Protecting vulnerable consumers is a key focus for the FCA
The Financial Conduct Authority (FCA) warns that there are now “27.7 million adults in the UK with characteristics of vulnerability.”
Examples of vulnerability include poor health, such as cognitive impairment, life events, such as bereavement or new caring responsibilities, low resilience to cope with financial or emotional upsets and low capability, such as poor literacy or numeracy skills. Not all individuals exposed to these circumstances/characteristics will automatically be deemed vulnerable. Vulnerability is viewed as a spectrum of risk, and can be increased by having these characteristics or being exposed to certain circumstances. It is therefore important for financial services firms to be able to recognise and adapt their processes to the differing needs of their clients, and the level of care that is appropriate, which may be different from that for other clients.
There are also increasing numbers of individuals facing financial difficulty and negative life events since the start of the COVID-19 pandemic. The FCA have brought in additional guidance for financial services businesses to recognise and support their clients by way of payment deferrals for up to six months for those most in need for mortgages, credit cards and personal loans.
The Regulator’s focus continues to drive change on how firms treat vulnerable clients, bringing about a practical shift in their actions and behaviours to ensure that their vulnerable clients experience positive outcomes, which are consistent with the fair treatment of all their customers.
Many firms have made significant progress in how they treat vulnerable clients, which also includes their response to the pandemic. The Regulator, however, has seen examples of others failing to adequately consider the needs of vulnerable clients, thereby leading to harm. It is important for all firms to understand the needs of vulnerable clients and make sure their approach is fit for purpose, meeting the standards set by the FCA’s Principles for Businesses.
The FCA’s Principles require firms to treat customers fairly, and the guidance makes clear what the standards are, what they mean for firms and what is expected of them.
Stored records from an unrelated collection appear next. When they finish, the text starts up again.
This design comes from an exercise in tuning for small area, a short achievable clock period and few clock cycles on the open sky130 flow, not from production work. Only simulation tests tie the RTL to the original design; equivalence was not proved. No activity file was given, so power comes from the tool's default toggle rates.

== amber ==
==> flow/design.v (excerpt) <==
module pagerank_top (
	input wire clk,
	input wire rst,
	output logic [63:0] m_araddr,
	output logic [2:0] m_arprot,
	output logic m_arvalid,
	input wire m_arready,
	input wire [63:0] m_rdata,
	input wire [1:0] m_rresp,
	input wire m_rvalid,
	output logic m_rready,
	output logic [63:0] m_awaddr,
	output logic [2:0] m_awprot,
	output logic m_awvalid,
	input wire m_awready,
	output logic [63:0] m_wdata,
	output logic [7:0] m_wstrb,
	output logic m_wvalid,
	input wire m_wready,
	input wire [1:0] m_bresp,
	input wire m_bvalid,
	output logic m_bready,
	input wire softreg_req_valid,
	input wire softreg_req_is_write,
	input wire [31:0] softreg_req_addr,
	input wire [63:0] softreg_req_data,
	output logic softreg_resp_valid,
	output logic [63:0] softreg_resp_data
);
==> flow/config.mk <==
export PLATFORM = sky130hd
export DESIGN_NAME = pagerank_top
export DESIGN_NICKNAME = pagerank_top
export VERILOG_FILES = /design/flow/design.v
export SDC_FILE = /design/flow/constraint.sdc
export NUM_CORES = 4
export LEC_CHECK = 0
export CAP_MARGIN = 20
export CORE_MARGIN = 2
export CORE_UTILIZATION = 40
export PLACE_DENSITY = 0.6
export SETUP_SLACK_MARGIN = 2.5
export SLEW_MARGIN = 20
==> flow/constraint.sdc <==
create_clock -name core_clock -period 7.0 [get_ports {clk}]
set_input_delay 1.4000 -clock core_clock [delete_from_list [all_inputs] [get_ports {clk}]]
set_output_delay 1.4000 -clock core_clock [all_outputs]
set_load 0.01 [all_outputs]
run.sh (not shown) runs the stock make flow with config.mk's settings and CLKGATE_MAP_FILE= SYNTH_SCRIPT=/design/flow/synth_recipe.tcl, a recipe that flattens the netlist after the stock synthesis.
Testbench counts of amber, summed over its fixed seeds: cycles 20,343.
While firms are not obliged to implement or follow any of the specific actions described in the guidance, they must meet the standards set and treat customers fairly. Nevertheless, anyone can find themselves in vulnerable circumstances at any time. The FCA’s guidance is relevant to firms serving all retail customers, including some business customers, regardless of the firm’s size or sector.
To achieve good outcomes for vulnerable customers, firms should take action to:
• understand the needs of their target market/customer base
• make sure staff have the right skills and capability to recognise and respond to the needs of vulnerable customers
• respond to customer needs throughout product design, flexible customer service provision and communications
• monitor and assess whether they are meeting and responding to the needs of customers with characteristics of vulnerability, and make improvements where this is not happening
The FCA will hold regulated firms to account against the standards set by the Principles and require them to demonstrate how the actions they have taken and their culture ensure the fair treatment of all customers, including vulnerable customers.